Ethernet technology extended to MAN and WAN distances. Provided by telecom carriers as a managed service. IEEE 802.3ah standard.

As LANs, MANs, and WANs use the same technology, requirement for separate WAN hardware and expertise is eliminated. Customer’s existing Ethernet switches and routers connect directly. Lower cost. Higher speeds (10 Mbps to 10Gbps or more).

Ethernet First Mile

Aka. EFM. IEEE 802.3ah. A set of physical layer standards defining how Ethernet signals are carried over the link between the carrier’s network and the customer’s premises.

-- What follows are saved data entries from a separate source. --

## src/rtl/core/tcad_pkg.sv

```systemverilog
// Shared types and constants for the tap changer auto decision block.
// No dependencies.
package tcad_pkg;

    typedef struct packed {
        logic               req_type;
        logic        [15:0] volt_a;
        logic        [15:0] volt_b;
        logic        [15:0] volt_c;
        logic signed [15:0] real_a;
        logic signed [15:0] reactive_a;
        logic signed [15:0] real_b;
        logic signed [15:0] reactive_b;
        logic signed [15:0] real_c;
        logic signed [15:0] reactive_c;
        logic        [1:0]  gear_setting;
        logic               large_capacity_now;
    } in_item_t;

    typedef struct packed {
        logic [1:0] motion;
        logic       raise_request;
        logic       lower_request;
        logic       capacity_request;
    } out_item_t;

    localparam int unsigned CFG_W     = 34;
    localparam int unsigned CFG_IDX_W = 3;

    // register indexes
    localparam logic [CFG_IDX_W-1:0] REG_LOWER_THR  = 3'd0;
    localparam logic [CFG_IDX_W-1:0] REG_RAISE_THR  = 3'd1;
    localparam logic [CFG_IDX_W-1:0] REG_LOCK_LOW   = 3'd2;
    localparam logic [CFG_IDX_W-1:0] REG_LOCK_HIGH  = 3'd3;
    localparam logic [CFG_IDX_W-1:0] REG_CAP_THR    = 3'd4;
    localparam logic [CFG_IDX_W-1:0] REG_CUR_RATIO  = 3'd5;
    localparam logic [CFG_IDX_W-1:0] REG_VOLT_DELAY = 3'd6;
    localparam logic [CFG_IDX_W-1:0] REG_CAP_DELAY  = 3'd7;

    // motion codes
    localparam logic [1:0] MOTION_NONE  = 2'd0;
    localparam logic [1:0] MOTION_RAISE = 2'd1;
    localparam logic [1:0] MOTION_LOWER = 2'd2;
    localparam logic [1:0] MOTION_CAP   = 2'd3;

    localparam logic       REQ_SAMPLE = 1'b0;
    localparam logic       REQ_TICK   = 1'b1;

    localparam logic [1:0] GEAR_SMALL = 2'd0;
    localparam logic [1:0] GEAR_LARGE = 2'd1;

    localparam logic [15:0] LARGE_CAP_DELAY = 16'd60;
    localparam logic [1:0]  IDLE_LIMIT      = 2'd3;

endpackage

```

## src/rtl/core/tap_changer_auto_decision.sv

```systemverilog
// Tap changer auto decision: voltage raise/lower and capacity change decision.
// Depends on tcad_pkg.
// Sample item: after accept it runs ST_VOLT, then per phase a square (ST_SQA, ST_SQB)
// and a 16-step bit-serial square root (three phases), then an 8-step radix-4
// ratio multiply, ST_CAP and ST_OUT. Next item is taken once the block is idle again.
// Tick item: ST_TICK then ST_OUT; both kinds wait in ST_OUT while the result stalls.
// rst_n (async, active low) clears control state and loads register defaults.
module tap_changer_auto_decision
    import tcad_pkg::*;
(
    input  logic                 clk,
    input  logic                 rst_n,
    input  logic                 item_valid,
    output logic                 item_stall,
    input  in_item_t             item_data,
    output logic                 result_valid,
    input  logic                 result_stall,
    output out_item_t            result_data,
    input  logic                 cfg_we,
    input  logic [CFG_IDX_W-1:0] cfg_index,
    input  logic [CFG_W-1:0]     cfg_data
);

    localparam logic [3:0] ST_IDLE = 4'd0;
    localparam logic [3:0] ST_TICK = 4'd1;
    localparam logic [3:0] ST_VOLT = 4'd2;
    localparam logic [3:0] ST_SQA  = 4'd3;
    localparam logic [3:0] ST_SQB  = 4'd4;
    localparam logic [3:0] ST_ROOT = 4'd5;
    localparam logic [3:0] ST_MUL3 = 4'd6;
    localparam logic [3:0] ST_MUL  = 4'd7;
    localparam logic [3:0] ST_CAP  = 4'd8;
    localparam logic [3:0] ST_OUT  = 4'd9;

    // configuration
    logic [15:0] lower_thr_reg, raise_thr_reg, lock_low_reg, lock_high_reg;
    logic [33:0] cap_thr_reg;
    logic [15:0] cur_ratio_reg, volt_delay_reg, cap_delay_reg;

    // control state
    logic [3:0]  state_reg, state_next;
    logic        raise_flag_reg, raise_flag_next;
    logic        lower_flag_reg, lower_flag_next;
    logic        cap_flag_reg, cap_flag_next;
    logic [15:0] raise_cnt_reg, raise_cnt_next;
    logic [15:0] lower_cnt_reg, lower_cnt_next;
    logic [15:0] cap_cnt_reg, cap_cnt_next;
    logic [1:0]  volt_idle_reg, volt_idle_next;
    logic [1:0]  cap_idle_reg, cap_idle_next;
    logic [1:0]  motion_reg, motion_next;
    logic [1:0]  phase_reg, phase_next;
    logic [3:0]  step_reg, step_next;
    logic        result_valid_reg, result_valid_next;

    // datapath
    in_item_t    item_reg;
    logic [31:0] rad_reg, rad_next;
    logic [16:0] rem_reg, rem_next;
    logic [15:0] root_reg, root_next;
    logic [17:0] mag_sum_reg, mag_sum_next;
    logic [19:0] mag3_reg, mag3_next;
    logic [15:0] ratio_sh_reg, ratio_sh_next;
    logic [33:0] prod_reg, prod_next;
    out_item_t   result_reg, result_next;

    logic        accept;
    logic        out_free;
    logic [15:0] p_raw, q_raw, p_mag, q_mag, sq_in;
    logic [31:0] sq;
    logic [17:0] volt_sum, lower_lim, raise_lim;
    logic [15:0] vmin, vmax;
    logic [18:0] rem_shift, trial;
    logic        root_bit;
    logic [15:0] root_new;
    logic [19:0] addend;
    logic [15:0] cap_dly;

    assign item_stall   = (state_reg != ST_IDLE);
    assign accept       = item_valid && !item_stall;
    assign out_free     = !result_valid_reg || !result_stall;
    assign result_valid = result_valid_reg;
    assign result_data  = result_reg;

    // phase operand select and magnitudes
    always_comb
    begin
        unique case (phase_reg)
            2'd0:
            begin
                p_raw = item_reg.real_a;
                q_raw = item_reg.reactive_a;
            end
            2'd1:
            begin
                p_raw = item_reg.real_b;
                q_raw = item_reg.reactive_b;
            end
            default:
            begin
                p_raw = item_reg.real_c;
                q_raw = item_reg.reactive_c;
            end
        endcase
    end

    assign p_mag = p_raw[15] ? (16'd0 - p_raw) : p_raw;
    assign q_mag = q_raw[15] ? (16'd0 - q_raw) : q_raw;
    assign sq_in = (state_reg == ST_SQA) ? p_mag : q_mag;
    assign sq    = {16'd0, sq_in} * {16'd0, sq_in};

    // voltage compare, sum against 3x threshold
    assign volt_sum  = {2'd0, item_reg.volt_a} + {2'd0, item_reg.volt_b}
                     + {2'd0, item_reg.volt_c};
    assign lower_lim = {2'd0, lower_thr_reg} + {1'b0, lower_thr_reg, 1'b0};
    assign raise_lim = {2'd0, raise_thr_reg} + {1'b0, raise_thr_reg, 1'b0};

    always_comb
    begin
        vmin = item_reg.volt_a;
        vmax = item_reg.volt_a;
        if (item_reg.volt_b < vmin) vmin = item_reg.volt_b;
        if (item_reg.volt_c < vmin) vmin = item_reg.volt_c;
        if (item_reg.volt_b > vmax) vmax = item_reg.volt_b;
        if (item_reg.volt_c > vmax) vmax = item_reg.volt_c;
    end

    // one root bit per cycle, radicand shifted in two bits at a time
    assign rem_shift = {rem_reg, rad_reg[31:30]};
    assign trial     = {1'b0, root_reg, 2'b01};
    assign root_bit  = (rem_shift >= trial);
    assign root_new  = {root_reg[14:0], root_bit};

    always_comb
    begin
        unique case (ratio_sh_reg[15:14])
            2'd0:    addend = 20'd0;
            2'd1:    addend = {2'd0, mag_sum_reg};
            2'd2:    addend = {1'b0, mag_sum_reg, 1'b0};
            default: addend = mag3_reg;
        endcase
    end

    assign cap_dly = item_reg.large_capacity_now ? LARGE_CAP_DELAY : cap_delay_reg;

    always_comb
    begin
        state_next        = state_reg;
        raise_flag_next   = raise_flag_reg;
        lower_flag_next   = lower_flag_reg;
        cap_flag_next     = cap_flag_reg;
        raise_cnt_next    = raise_cnt_reg;
        lower_cnt_next    = lower_cnt_reg;
        cap_cnt_next      = cap_cnt_reg;
        volt_idle_next    = volt_idle_reg;
        cap_idle_next     = cap_idle_reg;
        motion_next       = motion_reg;
        phase_next        = phase_reg;
        step_next         = step_reg;
        result_valid_next = result_valid_reg && result_stall;
        rad_next          = rad_reg;
        rem_next          = rem_reg;
        root_next         = root_reg;
        mag_sum_next      = mag_sum_reg;
        mag3_next         = mag3_reg;
        ratio_sh_next     = ratio_sh_reg;
        prod_next         = prod_reg;
        result_next       = result_reg;

        unique case (state_reg)
            ST_IDLE:
            begin
                if (accept)
                begin
                    state_next = (item_data.req_type == REQ_TICK) ? ST_TICK : ST_VOLT;
                end
            end
            ST_TICK:
            begin
                // voltage part
                if (raise_flag_reg)
                begin
                    if (raise_cnt_reg < volt_delay_reg)
                        raise_cnt_next = raise_cnt_reg + 16'd1;
                    else
                        motion_next = MOTION_RAISE;
                end
                else if (lower_flag_reg)
                begin
                    if (lower_cnt_reg < volt_delay_reg)
                        lower_cnt_next = lower_cnt_reg + 16'd1;
                    else
                        motion_next = MOTION_LOWER;
                end
                else if (volt_idle_reg < IDLE_LIMIT)
                begin
                    volt_idle_next = volt_idle_reg + 2'd1;
                end
                else
                begin
                    motion_next    = MOTION_NONE;
                    raise_cnt_next = 16'd0;
                    lower_cnt_next = 16'd0;
                    volt_idle_next = 2'd0;
                end
                // capacity part, overrides the voltage motion
                if (cap_flag_reg)
                begin
                    if (cap_cnt_reg < cap_dly)
                        cap_cnt_next = cap_cnt_reg + 16'd1;
                    else
                        motion_next = MOTION_CAP;
                end
                else if (cap_idle_reg < IDLE_LIMIT)
                begin
                    cap_idle_next = cap_idle_reg + 2'd1;
                end
                else
                begin
                    motion_next   = MOTION_NONE;
                    cap_cnt_next  = 16'd0;
                    cap_idle_next = 2'd0;
                end
                state_next = ST_OUT;
            end
            ST_VOLT:
            begin
                if ((volt_sum > lower_lim) && (vmin > lock_low_reg))
                begin
                    lower_flag_next = 1'b1;
                    raise_flag_next = 1'b0;
                end
                else if ((volt_sum < raise_lim) && (vmax < lock_high_reg))
                begin
                    lower_flag_next = 1'b0;
                    raise_flag_next = 1'b1;
                end
                else
                begin
                    lower_flag_next = 1'b0;
                    raise_flag_next = 1'b0;
                end
                phase_next   = 2'd0;
                mag_sum_next = 18'd0;
                state_next   = ST_SQA;
            end
            ST_SQA:
            begin
                rad_next   = sq;
                state_next = ST_SQB;
            end
            ST_SQB:
            begin
                rad_next   = rad_reg + sq;
                rem_next   = 17'd0;
                root_next  = 16'd0;
                step_next  = 4'd0;
                state_next = ST_ROOT;
            end
            ST_ROOT:
            begin
                rem_next  = root_bit ? 17'(rem_shift - trial) : rem_shift[16:0];
                root_next = root_new;
                rad_next  = {rad_reg[29:0], 2'b00};
                step_next = step_reg + 4'd1;
                if (step_reg == 4'd15)
                begin
                    mag_sum_next = mag_sum_reg + {2'd0, root_new};
                    if (phase_reg == 2'd2)
                    begin
                        state_next = ST_MUL3;
                    end
                    else
                    begin
                        phase_next = phase_reg + 2'd1;
                        state_next = ST_SQA;
                    end
                end
            end
            ST_MUL3:
            begin
                mag3_next     = {2'd0, mag_sum_reg} + {1'b0, mag_sum_reg, 1'b0};
                ratio_sh_next = cur_ratio_reg;
                prod_next     = 34'd0;
                step_next     = 4'd0;
                state_next    = ST_MUL;
            end
            ST_MUL:
            begin
                // radix-4, most significant digit of the ratio first
                prod_next     = {prod_reg[31:0], 2'b00} + {14'd0, addend};
                ratio_sh_next = {ratio_sh_reg[13:0], 2'b00};
                step_next     = step_reg + 4'd1;
                if (step_reg[2:0] == 3'd7)
                    state_next = ST_CAP;
            end
            ST_CAP:
            begin
                if (item_reg.gear_setting == GEAR_SMALL)
                    cap_flag_next = (prod_reg < cap_thr_reg);
                else if (item_reg.gear_setting == GEAR_LARGE)
                    cap_flag_next = (prod_reg > cap_thr_reg);
                state_next = ST_OUT;
            end
            ST_OUT:
            begin
                if (out_free)
                begin
                    result_next.motion           = motion_reg;
                    result_next.raise_request    = raise_flag_reg;
                    result_next.lower_request    = lower_flag_reg;
                    result_next.capacity_request = cap_flag_reg;
                    result_valid_next            = 1'b1;
                    state_next                   = ST_IDLE;
                end
            end
            default:
            begin
                state_next = ST_IDLE;
            end
        endcase
    end

    always_ff @(posedge clk or negedge rst_n)
    begin
        if (!rst_n)
        begin
            state_reg        <= ST_IDLE;
            raise_flag_reg   <= 1'b0;
            lower_flag_reg   <= 1'b0;
            cap_flag_reg     <= 1'b0;
            raise_cnt_reg    <= 16'd0;
            lower_cnt_reg    <= 16'd0;
            cap_cnt_reg      <= 16'd0;
            volt_idle_reg    <= 2'd0;
            cap_idle_reg     <= 2'd0;
            motion_reg       <= MOTION_NONE;
            phase_reg        <= 2'd0;
            step_reg         <= 4'd0;
            result_valid_reg <= 1'b0;
            lower_thr_reg    <= 16'hFFFF;
            raise_thr_reg    <= 16'd0;
            lock_low_reg     <= 16'd0;
            lock_high_reg    <= 16'hFFFF;
            cap_thr_reg      <= 34'd0;
            cur_ratio_reg    <= 16'd1;
            volt_delay_reg   <= 16'd0;
            cap_delay_reg    <= 16'd0;
        end
        else
        begin
            state_reg        <= state_next;
            raise_flag_reg   <= raise_flag_next;
            lower_flag_reg   <= lower_flag_next;
            cap_flag_reg     <= cap_flag_next;
            raise_cnt_reg    <= raise_cnt_next;
            lower_cnt_reg    <= lower_cnt_next;
            cap_cnt_reg      <= cap_cnt_next;
            volt_idle_reg    <= volt_idle_next;
            cap_idle_reg     <= cap_idle_next;
            motion_reg       <= motion_next;
            phase_reg        <= phase_next;
            step_reg         <= step_next;
            result_valid_reg <= result_valid_next;
            if (cfg_we)
            begin
                unique case (cfg_index)
                    REG_LOWER_THR:  lower_thr_reg  <= cfg_data[15:0];
                    REG_RAISE_THR:  raise_thr_reg  <= cfg_data[15:0];
                    REG_LOCK_LOW:   lock_low_reg   <= cfg_data[15:0];
                    REG_LOCK_HIGH:  lock_high_reg  <= cfg_data[15:0];
                    REG_CAP_THR:    cap_thr_reg    <= cfg_data;
                    REG_CUR_RATIO:  cur_ratio_reg  <= cfg_data[15:0];
                    REG_VOLT_DELAY: volt_delay_reg <= cfg_data[15:0];
                    REG_CAP_DELAY:  cap_delay_reg  <= cfg_data[15:0];
                    default:        cap_delay_reg  <= cap_delay_reg;
                endcase
            end
        end
    end

    always_ff @(posedge clk)
    begin
        if (accept)
            item_reg <= item_data;
        rad_reg      <= rad_next;
        rem_reg      <= rem_next;
        root_reg     <= root_next;
        mag_sum_reg  <= mag_sum_next;
        mag3_reg     <= mag3_next;
        ratio_sh_reg <= ratio_sh_next;
        prod_reg     <= prod_next;
        result_reg   <= result_next;
    end

endmodule

```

Called “first mile” because it’s the segment where the provider’s service begins, from the user’s perspective.

EFM over Copper

Aka. EFMC. Runs Ethernet over existing copper telephone lines. DSL modulation encodes Ethernet frames so they can travel over copper at MAN distances without requiring new cabling.

• EFMC short range: 10 Mb/s at 750 m.
• EFMC long range: 2 Mb/s at 2,700 m.

EFM over Fibre

Aka. EFMF. Fiber-based connections to customer premises. Supports point-to-point links and PONs.

• Dual-fiber
  Separate fibers for TX and RX. Standards: 100BASE-LX10, 1000BASE-LX10.
• Single-fiber
  One fiber for both directions using separate wavelengths. Standards: 100BASE-BX10, 1000BASE-BX10.